Ref: Cantiello, Jermyn & Lin 2020, Dittmann et al. 2021, Jermyn et al. 2021, Perna et al. 2021

Binary Stars

The majority of massive stars live their life with companions and will exchange matter through their Roche lobes or possibly merge before exploding. These binary interactions have a strong impact on the appearance and structure of both stars, and observational advancements (e.g., Gaia, VRO/LSST, LIGO/VIRGO) require detailed understanding of common and rare evolutionary paths.

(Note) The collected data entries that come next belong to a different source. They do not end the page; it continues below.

[src/hdl/ssc_consts.svh]
/*
  Constants of the serial switch control shifter: register offsets,
  field positions, reset values and widths.
  Assumes inclusion by bare name from the package and the design file.
*/
// Behaviour
// - Select low: sample data on clock rise
// - Eight-bit register, one bit per switch
// - Output last stage on falling clock edges
// - First-shifted bit enters and leaves first
// - Shifting never alters the switches
// - Select rise copies register into latch
// - Select high: clock and data ignored
// - Select high: output holds first-shifted bit
// - Register keeps the last eight bits
// - Reset pin low clears register and switches
// - Power-up: register zero, switches open
// - Latched one closes switch, zero opens
// - Switches act independently, any combination
// - Daisy chain shares select, latches together
// - Dual variant maps bits onto two banks
`ifndef SSC_CONSTS_SVH
`define SSC_CONSTS_SVH

`define SSC_WORD_BITS   8
`define SSC_SYNC_STAGES 2
`define SSC_ADDR_BITS   12
`define SSC_CTRL_OFF    12'h000
`define SSC_SHIFT_OFF   12'h004
`define SSC_LATCH_OFF   12'h008
`define SSC_CTRL_DUAL   0
`define SSC_CTRL_RST    32'h0000_0000
`define SSC_WORD_RST    8'h00
// Idle pin levels {reset_n, cs_n, sclk, din}
`define SSC_PIN_IDLE    4'hC

`endif

[src/hdl/ssc_pkg.sv]
/*
  Types of the serial switch control shifter.
  Assumes ssc_consts.svh on the include path.
*/
`include "ssc_consts.svh"

package ssc_pkg;

  typedef logic [`SSC_WORD_BITS-1:0] ssc_word_type;

  // Pin levels after the synchroniser
  typedef struct packed {
    logic reset_n;
    logic cs_n;
    logic sclk;
    logic din;
  } ssc_pins_type;

  typedef struct packed {
    logic dual;
  } ssc_ctrl_type;

endpackage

Many stellar phenomena have been linked with accretion in a binary system (e.g., Be stars, LBVs, etc.), and detailed modeling of the internal structure of both stars and their reactions to binary interactions is possible with the MESA software instrument, while rapid population synthesis simulations (e.g., COSMIC) can be used to explore the parameter space and make predictions for event rates, and (magneto-)hydrodynamical codes (e.g., Athena++) might allow to run direct numerical simulations of rapid binary interactions in the very high mass regime.

Project ideas:

• Mass transfer with MESA: Study stellar structure reaction to varying mass and angular momentum accretion rates. Compare to full binary run, possibly find analytic fits.

• Model grid of accretors to be used for unpublished galactic eclipsing binaries, Be stars in LB1 and HR6819 right after RLOF, Be-XRB, Be vs. B[e] stars

• Modeling of late CCSNe from RSG+CO WD, to check if it leads to lifting the WD degeneracy or to a type 1.5 SN.

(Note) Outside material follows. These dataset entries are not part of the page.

**src/rtl/rfs_defs.svh**
```systemverilog
`ifndef RFS_DEFS_SVH
`define RFS_DEFS_SVH
// ***************************************************
// timing: alarm period from cap, current and threshold
// ***************************************************
`define RFS_AL_CAP_NF      1000
`define RFS_AL_K_MV        3100
`define RFS_AL_I_NA        20000
`define RFS_CLK_NS         10
// nF * mV / nA gives milliseconds
`define RFS_AL_PERIOD_MS   ((`RFS_AL_CAP_NF*`RFS_AL_K_MV)/`RFS_AL_I_NA)
`define RFS_AL_PERIOD_CYC  ((`RFS_AL_PERIOD_MS*1000000)/`RFS_CLK_NS)
`define RFS_COOL_PERIODS   16
`define RFS_WATCH_MULT     3
`define RFS_LATCH_COUNT    16
// ***************************************************
// register map (byte offsets) and interrupt bits
// ***************************************************
`define RFS_REG_PERIOD     8'h00
`define RFS_REG_STATUS     8'h04
`define RFS_REG_IRQ_STAT   8'h08
`define RFS_REG_IRQ_MASK   8'h0C
`define RFS_IRQ_OV         0
`define RFS_IRQ_THERM      1
`define RFS_IRQ_OC2        2
`define RFS_IRQ_LATCH      3
`define RFS_IRQ_QUIET      4
`define RFS_IRQ_W          5
`define RFS_RESP_OKAY      2'h0
`define RFS_RESP_SLVERR    2'h2
`endif

```
**src/rtl/rfs_pkg.sv**
```systemverilog
package rfs_pkg;
   // ************************************************
   // supervisor states, one-hot
   // ************************************************
   typedef enum logic [4:0] {
      ST_OFF   = 5'h01,   // enable low
      ST_RUN   = 5'h02,   // regulating
      ST_COOL  = 5'h04,   // bridge off, ramp discharged
      ST_WATCH = 5'h08,   // restarted, watching for alarms
      ST_LATCH = 5'h10    // latched off
   } rfs_state_type;

   // ************************************************
   // all state of the supervisor
   // ************************************************
   typedef struct packed {
      rfs_state_type state;
      logic          ov;
      logic          therm;
      logic [4:0]    alarm_cnt;
      logic [31:0]   per_cnt;
      logic [6:0]    per_idx;
      logic [31:0]   al_period;
      logic [4:0]    irq_stat;
      logic [4:0]    irq_mask;
      logic          aw_have;
      logic [7:0]    awaddr;
      logic          w_have;
      logic [31:0]   wdata;
      logic [3:0]    wstrb;
      logic          bvalid;
      logic [1:0]    bresp;
      logic          rvalid;
      logic [31:0]   rdata;
      logic [1:0]    rresp;
      logic          pg_oe;
      logic          sw_en;
      logic          hiz;
      logic          ss_dis;
      logic          al_dis;
      logic          al_chg;
      logic          hs_stop;
   } rfs_st_type;
endpackage

```
**src/rtl/rfs_supervisor.sv**
```systemverilog
// The implementer's own choices: the AXI4-Lite register port and the placing of the registers.
`timescale 1ns/100ps
`include "rfs_defs.svh"
module rfs_supervisor
   import rfs_pkg::*;
#(
   parameter logic [31:0] AL_PERIOD_CYC = `RFS_AL_PERIOD_CYC
) (
   input  wire logic        aclk,              // 100 MHz clock
   input  wire logic        aresetn,           // sync reset, low
   // axi4-lite slave
   input  wire logic [7:0]  s_axi_awaddr,      // write address
   input  wire logic        s_axi_awvalid,     // write addr valid
   output logic             s_axi_awready,     // write addr ready
   input  wire logic [31:0] s_axi_wdata,       // write data
   input  wire logic [3:0]  s_axi_wstrb,       // byte strobes
   input  wire logic        s_axi_wvalid,      // write data valid
   output logic             s_axi_wready,      // write data ready
   output logic [1:0]       s_axi_bresp,       // write response
   output logic             s_axi_bvalid,      // response valid
   input  wire logic        s_axi_bready,      // response ready
   input  wire logic [7:0]  s_axi_araddr,      // read address
   input  wire logic        s_axi_arvalid,     // read addr valid
   output logic             s_axi_arready,     // read addr ready
   output logic [31:0]      s_axi_rdata,       // read data
   output logic [1:0]       s_axi_rresp,       // read response
   output logic             s_axi_rvalid,      // read data valid
   input  wire logic        s_axi_rready,      // read data ready
   // fault comparators and pins
   input  wire logic        enable_in,         // enable pin level
   input  wire logic        ov_trip,           // feedback above 1 V
   input  wire logic        ov_release,        // feedback below 0.85 V
   input  wire logic        therm_trip,        // junction at 155 C
   input  wire logic        therm_cool,        // junction at 135 C
   input  wire logic        first_overcurrent, // level-one limit hit
   input  wire logic        second_overcurrent,// level-two limit hit
   input  wire logic        al_pin_zero,       // alarm pin at ground
   input  wire logic        al_pin_high,       // alarm pin above 0.2 V
   // outputs
   input  wire logic        power_good_out_i,  // power-good wire level
   output logic             power_good_out_o,  // open drain, drives 0
   output logic             power_good_out_oe, // high pulls pin low
   output logic             bridge_switch_en,  // bridge may switch
   output logic             bridge_hiz,        // both switches off
   output logic             hs_turn_off,       // end this on-time
   output logic             ss_discharge,      // pull ramp to ground
   output logic             al_cap_discharge,  // reset timing cap
   output logic             al_cap_charge,     // charge timing cap
   output logic             irq                // level interrupt
);

   // ************************************************
   // behaviour overview
   // ************************************************

   // overvoltage and thermal flags gate the bridge
   // directly; the overvoltage flag does not move the sequence.

   // a thermal trip or a level-two overcurrent while
   // switching is an alarm: the bridge stops, the
   // ramp is pulled down and cooling begins.

   // cooling waits for the thermal flag to clear,
   // then runs sixteen timer periods.

   // watching runs three cooling lengths; a quiet
   // window clears the alarm count (hiccup).

   // a count of sixteen inside watching latches the
   // regulator off until enable is cycled.

   // alarm pin levels override the count: grounded
   // never latches, high latches at once.

   // limitation: the period timer runs freely, so
   // it is reloaded at each alarm to give whole
   // periods from the alarm edge.

   // trade-off: outputs are registered, so a fault
   // reaches the pins one cycle after it is seen;
   // the analog loop ends the on-time first.

   // level-one overcurrent raises no alarm; it only
   // asks the driver to end the present on-time.

   // status shows flags, count and the pin level;
   // the period register may be shortened in tests.

   // a zero period is stored as one, since a zero
   // reload would never let the timer expire.

   // interrupt status is write-one-to-clear; an
   // event in the cycle of its clear survives.

   // ************************************************
   // address decode, shared by read and write paths
   // ************************************************
   // returns one-hot select: period, status, irq stat, mask
   function automatic logic [3:0] reg_sel(input logic [7:0] a);
      logic [3:0] s;
      s = 4'h0;
      case (a)
         `RFS_REG_PERIOD:   s = 4'h1;
         `RFS_REG_STATUS:   s = 4'h2;
         `RFS_REG_IRQ_STAT: s = 4'h4;
         `RFS_REG_IRQ_MASK: s = 4'h8;
         default:           s = 4'h0;
      endcase
      return s;
   endfunction

   // byte-lane merge of a write into a 32-bit word
   function automatic logic [31:0] merge(input logic [31:0] old,
                                         input logic [31:0] nw,
                                         input logic [3:0]  be);
      logic [31:0] m;
      m = old;
      for (int i = 0; i < 4; i++) begin
         if (be[i]) begin
            m[i*8 +: 8] = nw[i*8 +: 8];
         end
      end
      return m;
   endfunction

   // ************************************************
   // state
   // ************************************************
   rfs_st_type q;                  // registered state
   rfs_st_type d;                  // next state

   localparam logic [6:0] COOL_N =
      7'(`RFS_COOL_PERIODS);        // cooling length in periods
   localparam logic [6:0] WATCH_N =
      7'(`RFS_COOL_PERIODS * `RFS_WATCH_MULT);
   localparam logic [4:0] LATCH_N = 5'(`RFS_LATCH_COUNT);

   // ************************************************
   // next-state logic
   // ************************************************
   always_comb begin
      logic        alarm;          // thermal or level-two event
      logic        per_end;        // one timer period elapsed
      logic        wr_go;          // both write halves present
      logic        rd_go;          // read address taken
      logic [3:0]  wsel;           // write register select
      logic [3:0]  rsel;           // read register select
      logic [4:0]  ev;             // interrupt events this cycle
      logic [4:0]  clr;            // interrupt clears this cycle
      logic [31:0] wv;             // merged write value
      alarm   = 1'b0;
      per_end = 1'b0;
      wr_go   = 1'b0;
      rd_go   = 1'b0;
      wsel    = 4'h0;
      rsel    = 4'h0;
      ev      = 5'h00;
      clr     = 5'h00;
      wv      = 32'h0000_0000;
      d       = q;

      // overvoltage flag: set above 1 V, held until release
      if (ov_trip && !q.ov) begin
         d.ov = 1'b1;
         ev[`RFS_IRQ_OV] = 1'b1;
      end else if (q.ov && ov_release && !ov_trip) begin
         d.ov = 1'b0;
      end

      // thermal flag clears only at the lower threshold
      if (therm_trip && !q.therm) begin
         d.therm = 1'b1;
         ev[`RFS_IRQ_THERM] = 1'b1;
      end else if (q.therm && therm_cool && !therm_trip) begin
         d.therm = 1'b0;
      end

      // level-two overcurrent only counts while switching
      if (second_overcurrent && q.sw_en) begin
         ev[`RFS_IRQ_OC2] = 1'b1;
      end
      alarm = (therm_trip && !q.therm) ||
              (second_overcurrent && q.sw_en);

      // period timer; reloads from the software value
      per_end = (q.per_cnt == 32'h0000_0000);
      if (per_end) begin
         d.per_cnt = q.al_period - 32'h0000_0001;
         d.per_idx = q.per_idx + 7'h01;
      end else begin
         d.per_cnt = q.per_cnt - 32'h0000_0001;
      end

      // supervisor sequence
      case (q.state)
         ST_OFF: begin
            d.alarm_cnt = 5'h00;
            if (enable_in) begin
               d.state = ST_RUN;
            end
         end
         ST_RUN, ST_WATCH: begin
            if (alarm) begin
               // counts each alarm; pin forces the outcome
               d.alarm_cnt = q.alarm_cnt + 5'h01;
               if (al_pin_high && !al_pin_zero) begin
                  d.state = ST_LATCH;
               end else if (!al_pin_zero &&
                            q.state == ST_WATCH &&
                            q.alarm_cnt + 5'h01 >= LATCH_N) begin
                  d.state = ST_LATCH;
               end else begin
                  d.state = ST_COOL;
                  if (al_pin_zero) begin
                     d.alarm_cnt = 5'h01;
                  end
               end
               // discharge the timer, then count from zero
               d.per_cnt = q.al_period;
               d.per_idx = 7'h00;
            end else if (q.state == ST_WATCH &&
                         per_end && q.per_idx + 7'h01 >= WATCH_N) begin
               d.state     = ST_RUN;
               d.alarm_cnt = 5'h00;
               ev[`RFS_IRQ_QUIET] = 1'b1;
            end
         end
         ST_COOL: begin
            if (q.therm) begin
               // cooling starts only once the thermal fault clears
               d.per_cnt = q.al_period;
               d.per_idx = 7'h00;
            end else if (per_end &&
                         q.per_idx + 7'h01 >= COOL_N) begin
               d.state   = ST_WATCH;
               d.per_idx = 7'h00;
            end
         end
         ST_LATCH: begin
            // only the enable pin leaves this state
            d.alarm_cnt = q.alarm_cnt;
         end
         default: begin
            d.state = ST_OFF;
         end
      endcase
      if (d.state == ST_LATCH && q.state != ST_LATCH) begin
         ev[`RFS_IRQ_LATCH] = 1'b1;
      end
      // enable low overrides all, and is the only latch exit
      if (!enable_in) begin
         d.state = ST_OFF;
      end

      // ---------------- axi4-lite write ----------------
      if (s_axi_awvalid && s_axi_awready) begin
         d.aw_have = 1'b1;
         d.awaddr  = s_axi_awaddr;
      end
      if (s_axi_wvalid && s_axi_wready) begin
         d.w_have = 1'b1;
         d.wdata  = s_axi_wdata;
         d.wstrb  = s_axi_wstrb;
      end
      wr_go = q.aw_have && q.w_have && !q.bvalid;
      if (wr_go) begin
         wsel     = reg_sel(q.awaddr);
         d.aw_have = 1'b0;
         d.w_have  = 1'b0;
         d.bvalid  = 1'b1;
         d.bresp   = (wsel == 4'h0) ? `RFS_RESP_SLVERR
                                    : `RFS_RESP_OKAY;
         if (wsel[0]) begin
            wv = merge(q.al_period, q.wdata, q.wstrb);
            // a zero period would stall the timer; keep one
            d.al_period = (wv == 32'h0000_0000) ? 32'h0000_0001 : wv;
         end
         if (wsel[2] && q.wstrb[0]) begin
            clr = q.wdata[4:0];              // write one to clear
         end
         if (wsel[3] && q.wstrb[0]) begin
            d.irq_mask = q.wdata[4:0];
         end
      end else if (q.bvalid && s_axi_bready) begin
         d.bvalid = 1'b0;
      end
      // new events win over a clear in the same cycle
      d.irq_stat = (q.irq_stat & ~clr) | ev;

      // ---------------- axi4-lite read -----------------
      rd_go = s_axi_arvalid && s_axi_arready;
      if (rd_go) begin
         rsel    = reg_sel(s_axi_araddr);
         d.rvalid = 1'b1;
         d.rresp  = (rsel == 4'h0) ? `RFS_RESP_SLVERR
                                   : `RFS_RESP_OKAY;
         d.rdata  = 32'h0000_0000;
         if (rsel[0]) begin
            d.rdata = q.al_period;
         end
         if (rsel[1]) begin
            d.rdata = {16'h0000, 3'h0, power_good_out_i,
                       q.alarm_cnt, q.therm, q.ov, q.state};
         end
         if (rsel[2]) begin
            d.rdata = {27'h0, q.irq_stat};
         end
         if (rsel[3]) begin
            d.rdata = {27'h0, q.irq_mask};
         end
      end else if (q.rvalid && s_axi_rready) begin
         d.rvalid = 1'b0;
      end

      // ---------------- pin outputs --------------------
      // bridge switches only when regulating and fault free
      d.sw_en  = (d.state == ST_RUN || d.state == ST_WATCH) &&
                 !d.ov && !d.therm;
      d.hiz    = !d.sw_en;
      d.pg_oe  = !d.sw_en;
      d.ss_dis = (d.state != ST_RUN &&
                  d.state != ST_WATCH);
      d.al_dis = (d.state == ST_COOL &&
                  q.state != ST_COOL);
      d.al_chg = (d.state == ST_COOL ||
                  d.state == ST_WATCH) && !d.al_dis;
      // level one: cut on-time only, no alarm, pg untouched
      d.hs_stop = first_overcurrent && d.sw_en;
   end

   // ************************************************
   // state register
   // ************************************************
   always_ff @(posedge aclk) begin
      if (!aresetn) begin
         q           <= '0;
         q.state     <= ST_OFF;
         q.al_period <= AL_PERIOD_CYC;
         q.per_cnt   <= AL_PERIOD_CYC;
         q.pg_oe     <= 1'b1;
         q.hiz       <= 1'b1;
         q.ss_dis    <= 1'b1;
      end else begin
         q <= d;
      end
   end

   // ************************************************
   // outputs
   // ************************************************
   // one write in flight: halves accepted until both held
   assign s_axi_awready     = !q.aw_have && !q.bvalid;
   assign s_axi_wready      = !q.w_have && !q.bvalid;
   assign s_axi_bvalid      = q.bvalid;
   assign s_axi_bresp       = q.bresp;
   assign s_axi_arready     = !q.rvalid;
   assign s_axi_rvalid      = q.rvalid;
   assign s_axi_rdata       = q.rdata;
   assign s_axi_rresp       = q.rresp;
   assign power_good_out_o  = 1'b0;
   assign power_good_out_oe = q.pg_oe;
   assign bridge_switch_en  = q.sw_en;
   assign bridge_hiz        = q.hiz;
   assign hs_turn_off       = q.hs_stop;
   assign ss_discharge      = q.ss_dis;
   assign al_cap_discharge  = q.al_dis;
   assign al_cap_charge     = q.al_chg;
   assign irq               = |(q.irq_stat & q.irq_mask);

endmodule

```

• ATHENA++ modeling of RLOF accretion on a 50+Msun star: relevant to GW formation scenarios and might be possible if thermal and dynamical timescale are similar.

APOGEE Binaries

Binary stars represent a powerful probe of stellar evolution. Data from the APOGEE radial velocity survey have been used to identify a large population of binary main-sequence and red giant stars. This project would involve studying the chemical abundances, eccentricities, periods, and rotation periods of the APOGEE binaries, and leveraging semi-analytic models as well as 1D stellar evolutionary models to gain insight into how both single and binary stars evolve.

Modeling Stellar Ingestions with MESA

Planets and stars can be engulfed when, e.g., their host or companion star ascends the giant branch. Using a 1D code (MESA) it is possible to account for the energy deposited during the spiral in and determine the evolution of the primary star. This project aims at creating a grid of light-curves to be used as templates for observations with VRO/LSST.

Late Phases of Massive Stars Evolution

The spin rate of black holes and neutron stars, and its relation to the pre-explosion core structure and the physics of stellar explosion is an as-yet insufficiently explored topic. Present measurements in X-ray binaries and GW sources show very different black hole spin-distributions, and many theoretical processes might influence the final core spin and the explosion of massive stars. These include stochastic spin up/down of the inner core by late shell burning and accretion of high angular momentum material from convective shells in red supergiants. These mechanisms can introduce a stochastic component in the spin evolution of stars, and their importance for the sample of observed compact object spins is as of yet poorly explored.

Project ideas:

Study the spin rate of compact remnants due to:

1. Stochastic spin up from IGWs (extending the work of Fuller et al. 2015)

2. Stochastic angular momentum accretion from convective shells fallback (extending the work of Quataert et al. 2019)

In particular the goal will be to characterize amplitude and relative orientation of the spin vector, consider different types of objects (e.g. He stars) for applications to GW progenitors from isolated binaries.